I also knew someone back in the '80s who had the stomach staples. She died a few months after the surgery, from kidney failure. She was a heavy beer drinker, so I'm sure that had a lot to do with it. She did loose about 100 lbs, but I don't know if she quit drinking after the surgery or not. I was told the surgery was the cause of her death. Her cousin is a good friend of mine.


----------



## tallpaul (Sep 5, 2004)

Karen said:


> I'm considering either gastric bypass or the lapband. I can understand counseling a person about a new way of life and explaining the procedure; but some of what is required is awful. Especially for those of us who live 3 hrs. (one way) from the only doctor/hospital that our insurance will cover. My husband has difficulty seeing after dark (everything is in the evenings) and I can't drive because of seizures. Plus, with our disabilities, driving for 6 hours is very very difficult; to say nothing of weather conditions, etc. Staying in a hotel is too expensive.
> 
> It's not that I'm not motivated, I want this _really really _bad and am willing to do whatever I have to do; but much of the requirements are just too unnecessary. You need to lose weight due to health, yet they won't do anything for 6 months.
> 
> ...



First off maybe there is a local forum member that may be able to put ya guys up for a night here n there.... 

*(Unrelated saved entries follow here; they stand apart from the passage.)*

File: src/rtl/shift_pkg.sv
// Shared definitions for the pipelined shift unit.
// Contents:
//   SH_SLL..SH_ROR  3-bit operation encodings; codes 3'b101..3'b111 are reserved
//   sh_op_t         operation code type
//   is_legal_op()   1 when an operation code is one of the five defined shifts
package shift_pkg;

    typedef logic [2:0] sh_op_t;

    localparam sh_op_t SH_SLL = 3'b000;
    localparam sh_op_t SH_SRL = 3'b001;
    localparam sh_op_t SH_SRA = 3'b010;
    localparam sh_op_t SH_ROL = 3'b011;
    localparam sh_op_t SH_ROR = 3'b100;

    // The defined codes are contiguous from zero, so one compare covers them.
    function automatic logic is_legal_op(input sh_op_t op);
        return (op <= SH_ROR);
    endfunction

endpackage

File: src/rtl/shift_level.sv
// One level of the barrel network: shifts or rotates by a fixed DIST when
// enabled, otherwise passes the data through.
// Ports:
//   din     WIDTH  data entering the level
//   enable  1      this level's shift-amount bit
//   mode    3      operation code (reserved codes pass data through)
//   fill    1      bit shifted in from the MSB side for SRA (original sign)
//   dout    WIDTH  data leaving the level
module shift_level
    import shift_pkg::*;
#(
    parameter int WIDTH = 32,
    parameter int DIST  = 1
) (
    input  logic [WIDTH-1:0] din,
    input  logic             enable,
    input  sh_op_t           mode,
    input  logic             fill,
    output logic [WIDTH-1:0] dout
);

    // Fixed-distance shift/rotate selected by the operation code.
    always_comb begin
        dout = din;
        if (enable) begin
            case (mode)
                SH_SLL:  dout = {din[WIDTH-DIST-1:0], {DIST{1'b0}}};
                SH_SRL:  dout = {{DIST{1'b0}}, din[WIDTH-1:DIST]};
                SH_SRA:  dout = {{DIST{fill}}, din[WIDTH-1:DIST]};
                SH_ROL:  dout = {din[WIDTH-DIST-1:0], din[WIDTH-1:WIDTH-DIST]};
                SH_ROR:  dout = {din[DIST-1:0], din[WIDTH-1:DIST]};
                default: dout = din;
            endcase
        end else begin
            dout = din;
        end
    end

endmodule

File: src/rtl/shift_pipe.sv
// Pipelined shift unit (SLL, SRL, SRA, ROL, ROR) with valid/ready handshake,
// global-stall backpressure, flush and a sideband tag.
// The log2(WIDTH) barrel levels are spread over STAGES register stages; level k
// lives in stage floor(k*STAGES/SHAMT_W) and the last stage register drives out_*.
// Ports:
//   clk, rst_n    clock, asynchronous active-low reset
//   flush         kill every in-flight beat (and any beat offered this cycle)
//   in_valid      input beat valid; in_ready: unit advances this cycle
//   in_op         operation code; in_a: operand; in_shamt: shift amount
//   in_tag        sideband tag carried with the beat
//   out_valid     result valid; out_ready: consumer takes the result
//   out_result    shifted value; out_tag: tag of the beat
//   out_illegal   the beat used a reserved operation code
module shift_pipe
    import shift_pkg::*;
#(
    parameter  int WIDTH   = 32,
    parameter  int STAGES  = 2,
    parameter  int TAG_W   = 5,
    localparam int SHAMT_W = $clog2(WIDTH)
) (
    input  logic               clk,
    input  logic               rst_n,
    input  logic               flush,
    input  logic               in_valid,
    output logic               in_ready,
    input  logic [2:0]         in_op,
    input  logic [WIDTH-1:0]   in_a,
    input  logic [SHAMT_W-1:0] in_shamt,
    input  logic [TAG_W-1:0]   in_tag,
    output logic               out_valid,
    input  logic               out_ready,
    output logic [WIDTH-1:0]   out_result,
    output logic [TAG_W-1:0]   out_tag,
    output logic               out_illegal
);

    logic advance_s;

    // Stage registers; index STAGES-1 is the output register.
    logic               valid_r   [STAGES];
    logic [WIDTH-1:0]   data_r    [STAGES];
    logic [SHAMT_W-1:0] shamt_r   [STAGES];
    sh_op_t             op_r      [STAGES];
    logic               sign_r    [STAGES];
    logic               illegal_r [STAGES];
    logic [TAG_W-1:0]   tag_r     [STAGES];

    // What each stage sees at its input: the port for stage 0, the previous
    // stage register otherwise.
    logic               src_valid_s   [STAGES];
    logic [WIDTH-1:0]   src_data_s    [STAGES];
    logic [SHAMT_W-1:0] src_shamt_s   [STAGES];
    sh_op_t             src_op_s      [STAGES];
    logic               src_sign_s    [STAGES];
    logic               src_illegal_s [STAGES];
    logic [TAG_W-1:0]   src_tag_s     [STAGES];
    logic [WIDTH-1:0]   stage_res_s   [STAGES];

    logic [WIDTH-1:0]   lvl_in_s  [SHAMT_W];
    logic [WIDTH-1:0]   lvl_out_s [SHAMT_W];

    // The whole pipe moves together; it only stops when the output is stuck.
    assign advance_s = !valid_r[STAGES-1] || out_ready;
    assign in_ready  = advance_s;

    assign out_valid   = valid_r[STAGES-1];
    assign out_result  = data_r[STAGES-1];
    assign out_tag     = tag_r[STAGES-1];
    assign out_illegal = illegal_r[STAGES-1];

    // Control fields of the output register have no consumer beyond it.
    logic unused_s;
    assign unused_s = ^{op_r[STAGES-1], shamt_r[STAGES-1], sign_r[STAGES-1]};

    for (genvar s = 0; s < STAGES; s++) begin : g_stage
        if (s == 0) begin : g_src_in
            assign src_valid_s[s]   = in_valid;
            assign src_data_s[s]    = in_a;
            assign src_shamt_s[s]   = in_shamt;
            assign src_op_s[s]      = in_op;
            // SRA fills with the operand's original sign, captured here.
            assign src_sign_s[s]    = in_a[WIDTH-1];
            assign src_illegal_s[s] = !is_legal_op(in_op);
            assign src_tag_s[s]     = in_tag;
        end else begin : g_src_reg
            assign src_valid_s[s]   = valid_r[s-1];
            assign src_data_s[s]    = data_r[s-1];
            assign src_shamt_s[s]   = shamt_r[s-1];
            assign src_op_s[s]      = op_r[s-1];
            assign src_sign_s[s]    = sign_r[s-1];
            assign src_illegal_s[s] = illegal_r[s-1];
            assign src_tag_s[s]     = tag_r[s-1];
        end

        // Stage register: flush kills valid; payload loads only with a real
        // beat so the output fields hold their last value across bubbles.
        always_ff @(posedge clk or negedge rst_n) begin
            if (!rst_n) begin
                valid_r[s]   <= 1'b0;
                data_r[s]    <= {WIDTH{1'b0}};
                shamt_r[s]   <= {SHAMT_W{1'b0}};
                op_r[s]      <= SH_SLL;
                sign_r[s]    <= 1'b0;
                illegal_r[s] <= 1'b0;
                tag_r[s]     <= {TAG_W{1'b0}};
            end else if (flush) begin
                valid_r[s] <= 1'b0;
            end else if (advance_s) begin
                valid_r[s] <= src_valid_s[s];
                if (src_valid_s[s]) begin
                    data_r[s]    <= stage_res_s[s];
                    shamt_r[s]   <= src_shamt_s[s];
                    op_r[s]      <= src_op_s[s];
                    sign_r[s]    <= src_sign_s[s];
                    illegal_r[s] <= src_illegal_s[s];
                    tag_r[s]     <= src_tag_s[s];
                end
            end
        end
    end

    for (genvar k = 0; k < SHAMT_W; k++) begin : g_lvl
        localparam int ST    = (k * STAGES) / SHAMT_W;
        localparam bit FIRST = (k == 0) || (((k - 1) * STAGES) / SHAMT_W != ST);
        localparam bit LAST  = (k == SHAMT_W - 1) || (((k + 1) * STAGES) / SHAMT_W != ST);

        if (FIRST) begin : g_first
            assign lvl_in_s[k] = src_data_s[ST];
        end else begin : g_chain
            assign lvl_in_s[k] = lvl_out_s[k-1];
        end

        shift_level #(
            .WIDTH (WIDTH),
            .DIST  (1 << k)
        ) u_level (
            .din    (lvl_in_s[k]),
            .enable (src_shamt_s[ST][k]),
            .mode   (src_op_s[ST]),
            .fill   (src_sign_s[ST]),
            .dout   (lvl_out_s[k])
        );

        if (LAST) begin : g_last
            assign stage_res_s[ST] = lvl_out_s[k];
        end
    end

endmodule

File: config.mk
export PLATFORM = sky130hd
export DESIGN_NAME = shift_pipe
export DESIGN_NICKNAME = d
export VERILOG_FILES = /design/src/rtl/shift_pkg.sv /design/src/rtl/shift_level.sv /design/src/rtl/shift_pipe.sv
export SDC_FILE = /design/constraint.sdc
export NUM_CORES = 1
export LEC_CHECK = 0
export CAP_MARGIN = 20
export CORE_MARGIN = 2
export CORE_UTILIZATION = 41
export CTS_CLUSTER_SIZE = 8
export DETAILED_ROUTE_END_ITERATION = 6
export SYNTH_ARGS = -nofsm -noshare
export SYNTH_HDL_FRONTEND = slang
export SYNTH_SLANG_ARGS = --single-unit
File: constraint.sdc
create_clock -name clk -period 3.61 [get_ports clk]
set_input_delay 0.722 -clock clk [delete_from_list [all_inputs] [get_ports clk]]
set_output_delay 0.722 -clock clk [all_outputs]
set_load 0.03 [all_outputs]
# == Word level (Yosys, flattened, before mapping) ==
# Index checks and enable logic that the tools add are counted.
# totals
inputBits,50
out_inout_bits,40
regBits,87
latchBits,0
elab_cells,44
ram_bits,0
romBits,0
mem_count,0
# op_classes
n_reduce_logical,9
mul,0
shift,0
n_lt_le_gt_ge,1
mux,14
div,0
addsub,0
n_bitwise,1
n_eq_ne,8
# ops
op,count
$pmux 32 s5,4
$mux 32,5
$pmux 32 s4,1
$eq 3x2->1 const B,4
$eq 3x1->1 const B,2
$eq 3x3->1 const B,2
$logic_not 3->1,2
$reduce_and 3->1,2
$mux 1,4
$le 3x3->1 const B,1
$logic_not 1->1,2
$reduce_bool 2->1,1
$reduce_or 2->1,1
$logic_or 1x1->1,1
$not 1->1,1

# == Depth between registers and ports, before layout ==
# Gate-level depths: netlist of run 1.
# depth
depth_word,7
mapped_depth,10
ltp_nobuf,6

# == Modules after synthesis ==
# Synthesis of run 1 repeated with hierarchy kept, for this count alone.
# hier_totals
hier_cells,955
hier_area_um2,8799.7
# modules_own_cells
module,seq_area_each_um2,n_inst,cells_per_inst,area_per_inst_um2
shift_pipe,2102.0,1,217,3706.1
shift_level (g_lvl[0].u_level),0.0,1,171,1119.8
shift_level (g_lvl[3].u_level),0.0,1,161,1109.8
shift_level (g_lvl[2].u_level),0.0,1,163,1097.3
shift_level (g_lvl[1].u_level),0.0,1,164,1087.3
shift_level (g_lvl[4].u_level),0.0,1,79,679.4

# == Least setup slack after synthesis of run 1 ==
# No wires, ideal clock.
# synth_timing
path_type,in2reg
startpoint,input port in_op[1]
endpoint,register data_r[50] (netlist name)
setup_time_ns,0.135
setup_slack_ns,1.198
path_stages,8
arrival_time_ns,2.277
path_buffers,2
required_time_ns,3.475
cell_sequence,buf_6 -> buf_8 -> mux2_1 -> a221oi_2 -> a21oi_1 -> a221o_1 -> a32oi_1 -> o31ai_1
# synth_between
elab_chain_cells,7
word_cells_on_any_way,11
classes_between,4 x eq/ne; 6 x mux; 1 x reduce/logical
# synth_rtl
item,line_no,rtl
from (decl),shift_pipe.sv:27,"input logic [2:0] in_op,"
$eq 3x3->1 (tied with other cells),shift_level.sv:26,case (mode)
$pmux 32 s5,shift_level.sv:26,
$mux 32,shift_level.sv:25,if (enable) begin
$pmux 32 s5,shift_level.sv:26,
$mux 32,shift_level.sv:25,
$pmux 32 s5,shift_level.sv:26,
$mux 32 (*),shift_level.sv:25,
"to (signal, indexed assignment)",shift_pipe.sv:101,data_r[s] <= {WIDTH{1'b0}};
"to (signal, indexed assignment)",shift_pipe.sv:112,data_r[s] <= stage_res_s[s];
to (decl),shift_pipe.sv:42,logic [WIDTH-1:0] data_r [STAGES];
# Every way passes the cells marked *; elsewhere a longest branch is shown, timed or not.
# A chain may end at the register's enable or synchronous reset.

# == Worst setup path in the final report of run 1 ==
# layout_timing
startpoint,input port out_ready
endpoint,output port in_ready
# layout_between
elab_chain_cells,1
# layout_rtl
item,line_no,rtl
from (decl),shift_pipe.sv:32,"input logic out_ready,"
$logic_or 1x1->1,shift_pipe.sv:64,assign advance_s = !valid_r[STAGES-1] || out_ready;
to (decl),shift_pipe.sv:26,"output logic in_ready,"
# Every way passes these cells.

==> results of run 1 <==
-- kinds of logic after synthesis --
group / after synthesis / share of synthesized area
AOI/OAI and AO/OA: 401 / 0.3581
muxes: 54 / 0.07077
buffers and inverters: 146 / 0.09815
and+or+nand+nor: 353 / 0.2027
xor gates and xnor gates: 4 / 0.009023
DFF: 84 / 0.2613
-- how the worst max path moves through the flow --
| stage | from | to | slack, ns | cells past startpoint |
|---|---|---|---|---|
| final | out_ready | in_ready | 0.51 | 4 |
| after global routing | out_ready | in_ready | 0.40 | 4 |
| after CTS | out_ready | in_ready | 0.48 | 4 |
| after detailed placement | in_op[0] | data_r[41]$_DFFE_PN0P_ | 0.23 | 10 |
| after global placement | in_op[2] | data_r[51]$_DFFE_PN0P_ | 0.25 | 8 |
| after floorplan | in_op[1] | data_r[50]$_DFFE_PN0P_ | 1.20 | 8 |
-- sequential cells by signal, summed over array words and instances (netlist names) --
signal and flops:
data_r 32, out_result 32, out_tag 5, src_tag_s 5, op_r 3, shamt_r 2
illegal_r 1, out_illegal 1, out_valid 1, sign_r 1, src_valid_s 1
-- per-stage QoR --
stage | setup WS [ns] | hold WS [ns] | util | instances | instance area (µm²)
6_report | 0.5053 | 0.3387 | 0.4888 | 1347 | 9452
2_1_floorplan | 1.198 | 0.4264 | - | 1042 | 8044
3_3_place_gp | 0.2450 | 0.4493 | 0.4716 | 1330 | 9119
3_5_place_dp | 0.2271 | 0.4506 | 0.4716 | 1330 | 9119
5_1_grt | 0.4001 | 0.3840 | 0.4887 | 1346 | 9449
4_1_cts | 0.4829 | 0.3671 | 0.4887 | 1346 | 9449
-- routing by layer --
metal,part of all wire,wire length [µm],GRT usage,up-vias
met5,0,0,0,-
met3,0.086,2771,0.05960,96
li1,-,-,-,3985
met1,0.44,14180,0.4465,4179
met4,0.039,1244,0.1197,0
met2,0.43,14010,0.4694,551
-- cells in the mapped netlist, types with 24 or more instances --
master    instances  area share
o21ai_0          42       0.026
buf_2            31       0.019
nand2_1          97       0.045
a21oi_1          87       0.054
clkbuf_1         54       0.025
o211ai_1         24       0.022
o22ai_1          35       0.027
nor2_1          146       0.068
buf_4            37       0.035
a221oi_1         40       0.044
mux2i_1          31       0.039
dfrtp_1          84        0.26
-- power breakdown --
part           switching, mW  total, mW  internal [mW]
logic                   1.25       2.08          0.832
clock network          0.439       1.06          0.620
registers              0.247       1.43           1.18
-- area by class of cell --
cell class | instances | area, µm²
tap | 265 | 331.6
inverter | 11 | 41.29
antenna | 1 | 2.502
clock inverter | 7 | 105.1
sequential | 84 | 2102
fill | 1951 | 9883
clock buffer | 9 | 225.2
multi-input combinational | 812 | 5160
timing repair buffer | 158 | 1484
-- critical path, cell delays in order --
cell	delay, ns
clkdlybuf4s50_1	0.40
nor2b_1	0.52
inv_1	0.12
clkdlybuf4s50_1	0.62
==> metrics, run 1 <==
status=complete, no violations; CTS Hold Bufs=0; RePlAce Congestion=around 1.0; post-synth net total=between 1k and 1.5k; clk sinks=84; CP Class=in -> out; Worst Setup End Kind=output port; Critical R2R Launch=op_r[3]$_DFFE_PN0P_; Remaining Overflow, GRT=0; post-synthesis sequential area ratio=0.2613; Final Power=approximately 4.6 mW; Post-CTS Resized=0; Antenna Nets Post-Route=0; Worst-path clk slew=roughly 0.070 ns; FMAX=between 300 and 400 MHz; row cnt=between 50 and 60; post-CTS setup buffers=0; Leak Pwr=around 3.7 nW; Syn. warnings=0; R2R cell count=7; Netlist cell types=90; WP data required=just under 3 ns; CTS tree=done; drt drc=0; CTS H-tree lvls=3; DP HPWL=about 24000 µm; vias in the first global route=between 8k and 9k; Tmin final=roughly 3.1 ns; setup violators final=0; Slew @ Worst Pin=0.9917 ns; die area=roughly 0.021 mm²; wire length per cell=23.91 µm; RSZ-0062 raised after global routing=false; Area Growth Syn to Fin=17.50%; initial drt markers=around 1.0k; skew final=about 0.011 ns; crit path DAT=approximately 2.4 ns; initial antenna violation count=1; Die Y=144.1 µm; worst skew pair latency=roughly 0.36 ns; setup TNS=0 ns; Initial Util=0.4160; most frequent cells in the layout=nor2_1 (145), nand2_1 (97), a21oi_1 (87); Pwr per Cell Area=just under 500 mW/mm²; Hold WC Path Type=in -> async; clock root cell=clkbuf_16; vias=between 8k and 9k; r2r endpoint=out_result[10]$_DFFE_PN0P_; total track usage=0.3136; IO Count=90; number of port buffers=89; #FFs+latches synth=84; Max Buffers Root-to-Sink=2; Startpoint Class=primary input; final hold vios=0; Reg2Reg Setup Slack=between 1 and 1.5 ns; max-cap violations=0; Rel. slew slack=0.3349; nets@finish=between 1k and 1.5k; number of synthesized flops with an enable pin=0; core area=between 0.015 and 0.02 mm²; largest net degree at the start of global routing=40; via density per instance=about 6.5; Die W=~140 µm; Main synth FF type=dfrtp_1; Syn Area/Cell=approximately 7.7 µm²; Async SR Flop Fraction=1.000; Final Max Tran Viols=0; peak supply drop=~260 µV; Synth Instances=about 1.0k; Crit Path Max Fanout=8; first-pass GRT wire length=49450 µm; commonest non-fill, non-tap cell in the layout=nor2_1; Mapped Area=roughly 0.008 mm²; share of cells above drive strength 1=0.1323; clock buffer count from CTS=9; DRT Wirelength=~32000 µm; Final Cycle Share=0.8600; First-pass DRT Iterations=6
Note: power is estimated with default switching activity, not from simulation.
==> run 2, diff against run 1 <==
GPL_TIMING_DRIVEN = 0   (was not set)
==> metrics, run 2 (same netlist as run 1, synthesis figures left out) <==
CTS H-tree lvls=3 (unchanged); Reg2Reg Setup Slack=0.76 ns (-0.28 ns); largest net degree at the start of global routing=44 (+10%); crit path DAT=3.84 ns (+1.46 ns); core area=0.01933 mm² (unchanged); final hold vios=0 (unchanged); Remaining Overflow, GRT=0 (unchanged); initial antenna violation count=0 (-1); Antenna Nets Post-Route=0 (unchanged); vias=9550 (+8.4%); drt drc=5 (+5); Max Buffers Root-to-Sink=2 (unchanged); WP buf/inv=4 (+1); DP HPWL=30030 µm (+24%); first-pass GRT wire length=57350 µm (+16%); Critical Path Sink=data_r[49]$_DFFE_PN0P_; WP data required=3.83 ns (+0.94 ns); area of the multi-input gates=0.005152 mm² (-0.15%); max-cap violations=0 (unchanged); Leak Pwr=3.690 nW (about the same); IO Count=90 (unchanged); Tmin final=3.617 ns (+0.5126 ns); die area=0.02076 mm² (unchanged); Final Max Tran Viols=0 (unchanged); Final Cycle Share=1.002 (+0.1420); Die W=144.1 µm (unchanged); CP max-delay cell=clkbuf_1; fin worst setup slack=-0.007300 ns (-0.5126 ns); clock buffer count from CTS=9 (unchanged); CTS tree=done; Crit Path Max Fanout=10 (+2); FMAX=276.4 MHz (-14%); RSZ-0062 raised after global routing=false; vias in the first global route=8703 (+8.2%); wire length per cell=27.63 µm (+16%); skew final=0.01308 ns (+0.002146 ns); initial drt markers=1441 (+39%); diodes inserted=0 (-1); share of cells above drive strength 1=0.1301 (-0.002232); Worst path max stage delay=0.62 ns (about the same); Critical Path Stages=9 (+5); CTS Hold Bufs=0 (unchanged); status=finished with violations; worst skew pair latency=0.36 ns (about the same); violated checks=DRC, setup timing; Startpoint Class=primary input; via density per instance=6.807 (+4.1%); row cnt=51 (unchanged); filler cell count=1990 (+2.0%); Rel. slew slack=0.2098 (-0.1251); total track usage=0.3767 (+0.06306); Worst Setup End Kind=register; clock root cell=clkbuf_16; RePlAce Congestion=1.051 (+2.4%); Area Growth Syn to Fin=17.79%; setup violators final=1 (+1); R2R cell count=7 (unchanged); Worst-path clk slew=0.07 ns (about the same); Initial Util=0.4160 (unchanged); Critical R2R Launch=out_valid$_DFFE_PN0P_; number of port buffers=79 (-11%); critical-path cell list=clkdlybuf4s50_1 > buf_6 > xor2_4 > o21ai_1 > buf_2 > clkbuf_1 > o22ai_1 > a211oi_1 > a211oi_1; First-pass DRT Iterations=7 (+1); peak supply drop=236.0 µV (-8.9%); CP Class=in -> reg; Pwr per Cell Area=494.8 mW/mm² (+2.5%); Final Power=4.689 mW (+2.8%); Sequential Area=0.002102 mm² (unchanged); Hold WC Path Type=in -> async; Die Y=144.1 µm (unchanged); commonest non-fill, non-tap cell in the layout=nor2_1; Place WS=-0.1905 ns (-0.4176 ns); top cell family by delay on the critical path=buffers and inverters; most frequent cells in the layout=nor2_1 (146), nand2_1 (97), a21oi_1 (87); Slew @ Worst Pin=1.178 ns (+0.1866 ns); nets@finish=1183 (+5.1%); DRT Wirelength=38760 µm (+20%); crit path launch=in_op[1]; CP dominant cell by count=a211oi_1; r2r endpoint=data_r[44]$_DFFE_PN0P_; clk sinks=84 (unchanged)
-- run 2: changes by cell type in the layout (fill, tap and decap cells not counted), moves of 2 or more --
| cell | before | now |
|---|---|---|
| buf_1 | 0 | 5 |
| buf_12 | 7 | 0 |
| clkdlybuf4s50_1 | 86 | 78 |
| buf_4 | 63 | 38 |
| buf_6 | 0 | 7 |
| bufinv_16 | 2 | 0 |
| clkbuf_1 | 0 | 53 |
| buf_2 | 2 | 31 |
-- run 2: report_power, final --
| group | switching, mW | internal [mW] |
|---|---|---|
| sequential | 0.255 | 1.18 |
| clock | 0.448 | 0.480 |
| combinational | 1.38 | 0.944 |
| total | 2.09 | 2.60 |
-- run 2: what timing repair did --
| item | in CTS | in global routing |
|---|---|---|
| resized for setup | 0 | 2 |
| setup buffers | 0 | 0 |
| endpoints found under the setup margin | 0 | 1 |
-- run 2: how the worst min path moves through the flow --
| stage | to | slack (ns) | depth (start not counted) |
|---|---|---|---|
| after detailed placement | out_tag[1]$_DFFE_PN0P_ | 0.45 | 2 |
| after CTS | out_valid$_DFFE_PN0P_ | 0.37 | 1 |
| after global placement | out_tag[2]$_DFFE_PN0P_ | 0.45 | 2 |
| after floorplan | data_r[32]$_DFFE_PN0P_ | 0.43 | 0 |
| after global routing | out_valid$_DFFE_PN0P_ | 0.39 | 1 |
| final | out_valid$_DFFE_PN0P_ | 0.35 | 1 |
-- run 2: final cells by class --
type | count | area share
clock buffers | 9 | 0.02377
inverters | 11 | 0.004358
clock inverters | 7 | 0.006074
flip-flops and latches | 84 | 0.2218
multi-input cells | 812 | 0.5438
well taps | 265 | 0.03499
plain buffers | 135 | 0.07910
repair buffers | 80 | 0.08610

The biggest thing about any of these steps is to remember you are not alone- there is hope for all of us no matter what point we are in or whatever situatiuon we are in. 

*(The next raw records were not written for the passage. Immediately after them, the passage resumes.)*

==> config.mk <==
export PLATFORM = sky130hd
export DESIGN_NAME = hazard_stall_ctrl
export DESIGN_NICKNAME = d
export VERILOG_FILES = /design/src/rtl/hazard_stall_ctrl.sv
export SDC_FILE = /design/constraint.sdc
export NUM_CORES = 1
export LEC_CHECK = 0
export BUFFER_PORTS_ARGS = -buffer_cell sky130_fd_sc_hd__buf_2
export CORE_ASPECT_RATIO = 0.6
export CORE_MARGIN = 2
export CORE_UTILIZATION = 45
export DETAILED_ROUTE_END_ITERATION = 6
export PLACE_DENSITY_LB_ADDON = 0.15
export SKIP_CTS_REPAIR_TIMING = 1
export SYNTH_ARGS = -nofsm -noshare
export SYNTH_HDL_FRONTEND = slang
export SYNTH_SLANG_ARGS = --single-unit
==> constraint.sdc <==
create_clock -name clk -period 2.3 [get_ports clk]
set_clock_uncertainty 0.05 [all_clocks]
set_input_delay 0.46 -clock clk [delete_from_list [all_inputs] [get_ports clk]]
set_output_delay 0.46 -clock clk [all_outputs]
set_load 0.02 [all_outputs]
==> src/rtl/hazard_stall_ctrl.sv <==
// hazard_stall_ctrl
// Stall/flush control for the 5-stage MIPS pipeline. It detects load-use and
// branch-operand hazards against the Execute and Memory stages, and holds
// HI/LO readers and new multiply/divide ops in Decode while the multi-cycle
// multiply/divide unit is still busy.

module hazard_stall_ctrl #(
    parameter int MULT_CYCLES = 4,
    parameter int DIV_CYCLES  = 32
) (
    input  logic        clk,
    input  logic        rst,
    input  logic [4:0]  rsD,
    input  logic [4:0]  rtD,
    input  logic        useRtD,
    input  logic        branchD,
    input  logic        branchTakenD,
    input  logic        hiloReadD,
    input  logic        mdOpD,
    input  logic        memReadE,
    input  logic        regWriteE,
    input  logic [4:0]  writeRegE,
    input  logic        memReadM,
    input  logic [4:0]  writeRegM,
    input  logic        mdStartE,
    input  logic        mdIsDivE,
    output logic        stallF,
    output logic        stallD,
    output logic        flushD,
    output logic        flushE,
    output logic        mdBusy,
    output logic        mdDone,
    output logic [15:0] stallCycles
);

    localparam logic [0:0] IDLE = 1'b0;
    localparam logic [0:0] BUSY = 1'b1;

    localparam logic [5:0] MULT_LOAD = 6'(MULT_CYCLES);
    localparam logic [5:0] DIV_LOAD  = 6'(DIV_CYCLES);

    logic [0:0] state;
    logic [5:0] cnt;

    logic matchE;
    logic matchM;
    logic lwStall;
    logic brStall;
    logic mdStall;
    logic stall;

    // Hazard detection: compare Decode source registers against the
    // destinations still in flight; register 0 never creates a dependency.
    always_comb begin
        matchE  = regWriteE && (writeRegE != 5'd0) &&
                  ((writeRegE == rsD) || (useRtD && (writeRegE == rtD)));
        matchM  = memReadM && (writeRegM != 5'd0) &&
                  ((writeRegM == rsD) || (useRtD && (writeRegM == rtD)));
        lwStall = memReadE && matchE;
        brStall = branchD && (matchE || matchM);
        mdStall = mdBusy && (hiloReadD || mdOpD);
        stall   = lwStall || brStall || mdStall;
    end

    // A stalled taken branch must not redirect fetch until the stall clears,
    // otherwise the branch would be squashed-and-retaken twice.
    assign stallF = stall;
    assign stallD = stall;
    assign flushE = stall;
    assign flushD = branchTakenD && !stall;
    assign mdBusy = (state == BUSY);

    // Multiply/divide occupancy tracker: load the op latency on start, count
    // down while busy and pulse mdDone in the first idle cycle afterwards.
    always_ff @(posedge clk) begin
        if (rst) begin
            state  <= IDLE;
            cnt    <= 6'd0;
            mdDone <= 1'b0;
        end else begin
            mdDone <= 1'b0;
            case (state)
                IDLE: begin
                    if (mdStartE) begin
                        cnt   <= mdIsDivE ? DIV_LOAD : MULT_LOAD;
                        state <= BUSY;
                    end
                end
                BUSY: begin
                    cnt <= cnt - 6'd1;
                    if (cnt == 6'd1) begin
                        state  <= IDLE;
                        mdDone <= 1'b1;
                    end
                end
                default: begin
                    state <= IDLE;
                    cnt   <= 6'd0;
                end
            endcase
        end
    end

    // Performance counter of stalled Decode cycles, pinned at its maximum.
    always_ff @(posedge clk) begin
        if (rst) begin
            stallCycles <= 16'd0;
        end else if (stallD && (stallCycles != 16'hFFFF)) begin
            stallCycles <= stallCycles + 16'd1;
        end
    end

endmodule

As far as charging for classes etc... it costs to have a meeting place... utilities insurance etc and for the teachers- I am sure you or the husband would want paid for your work. 

I would also see if there was a local post op support group. There will be plateaus and obsticals and if ya try to go alone ya will likely fail. 

I know a bit about the band thing because a friend of mine- who lived with me for the last year n a half after his wife went a bit nutty- had the surgery done and he was involved and trained as a counselor for the procedure. 

Another thing and it may be hard to hear but ya seem to have issues with cost? None of us got to being overweight -whether a little bit or a lot because we were willing to work hard and follow through. It all costs and maybe if you invest in yourself you will be more likely to actually follow through this time. Lap band or bypass is NOT a majic pill by itself! As others state- its just another tool and is worthless if not used properly.


Oh and the comparisson to a hysterectomy is laughable- a historectomy will not regrow if you fail the aftercare... failure to maintain and work with a lapband or bypass and you will end up worse than ya were physically...


----------



## Karen (Apr 17, 2002)

Paul, as someone who has been very overweight their entire life (60 something years), I can tell you that I am _more_ than fully aware of what is entailed in all of this. I mean no disrespect, it's just a sore subject for me. We also have some unique issues. 

My comment about the hysterectomy is that it is a much more serious surgery and there isn't a thing you can do about it, nor even have a say in the issue. Men have absolutely no clue, whatsoever, the emotional and mental pain of that surgery. If there ever was a surgery that you need counseling and time to prepare for, that's the one. But that's another subject. 

Now, not that lap banning is not serious and I wasn't negating the physical end of it, but whether or not a person regains weight after it, it really up to the person. It's very obvious that someone who is overweight enough to need lapband/bypass surgery could probably tell the teachers all about eating right, health issues, etc. Trust me, fat people know all of that. We just need a little extra help. Can you even comprehend how desperate and how much a fat person wants to loose weight and get healthy if they are willing to subject themselves to serious surgery? You don't just wake up one day and decide to have surgery for weight loss.

As far as investing in myself, well I would do that if I had the money to do. When it's taking all we have to keep a roof over our heads and pay our bills, it simply isn't an option to "invest in yourself". Our insurance will cover the surgery; it's the pre-monetary things I just can't afford. We have a 12 yr. old and I just want to be around to raise him. I just feel that those charges should be paid through the insurance company, since they are a requirement by both the insurance company and the doctor/medical facility.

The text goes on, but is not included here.